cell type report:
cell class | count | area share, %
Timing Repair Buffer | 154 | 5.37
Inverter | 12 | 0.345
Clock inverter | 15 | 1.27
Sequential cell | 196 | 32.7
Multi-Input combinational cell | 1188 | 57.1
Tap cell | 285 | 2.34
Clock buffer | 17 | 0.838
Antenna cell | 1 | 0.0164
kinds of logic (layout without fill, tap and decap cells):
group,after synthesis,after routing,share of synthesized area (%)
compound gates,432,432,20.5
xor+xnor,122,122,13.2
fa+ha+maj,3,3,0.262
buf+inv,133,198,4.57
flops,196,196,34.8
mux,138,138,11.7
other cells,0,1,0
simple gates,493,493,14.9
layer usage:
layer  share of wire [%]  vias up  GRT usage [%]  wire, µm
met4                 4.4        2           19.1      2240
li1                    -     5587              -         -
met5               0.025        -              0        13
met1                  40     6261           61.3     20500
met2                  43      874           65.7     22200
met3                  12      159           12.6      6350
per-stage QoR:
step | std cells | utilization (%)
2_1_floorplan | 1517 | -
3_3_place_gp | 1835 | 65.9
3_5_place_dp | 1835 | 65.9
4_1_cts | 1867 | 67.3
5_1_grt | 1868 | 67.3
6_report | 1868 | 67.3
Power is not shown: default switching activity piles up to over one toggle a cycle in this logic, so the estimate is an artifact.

Task directions: Output each of the records exactly as it stands above.

Expected answer:
cell type report:
cell class | count | area share, %
Timing Repair Buffer | 154 | 5.37
Inverter | 12 | 0.345
Clock inverter | 15 | 1.27
Sequential cell | 196 | 32.7
Multi-Input combinational cell | 1188 | 57.1
Tap cell | 285 | 2.34
Clock buffer | 17 | 0.838
Antenna cell | 1 | 0.0164
kinds of logic (layout without fill, tap and decap cells):
group,after synthesis,after routing,share of synthesized area (%)
compound gates,432,432,20.5
xor+xnor,122,122,13.2
fa+ha+maj,3,3,0.262
buf+inv,133,198,4.57
flops,196,196,34.8
mux,138,138,11.7
other cells,0,1,0
simple gates,493,493,14.9
layer usage:
layer  share of wire [%]  vias up  GRT usage [%]  wire, µm
met4                 4.4        2           19.1      2240
li1                    -     5587              -         -
met5               0.025        -              0        13
met1                  40     6261           61.3     20500
met2                  43      874           65.7     22200
met3                  12      159           12.6      6350
per-stage QoR:
step | std cells | utilization (%)
2_1_floorplan | 1517 | -
3_3_place_gp | 1835 | 65.9
3_5_place_dp | 1835 | 65.9
4_1_cts | 1867 | 67.3
5_1_grt | 1868 | 67.3
6_report | 1868 | 67.3
Power is not shown: default switching activity piles up to over one toggle a cycle in this logic, so the estimate is an artifact.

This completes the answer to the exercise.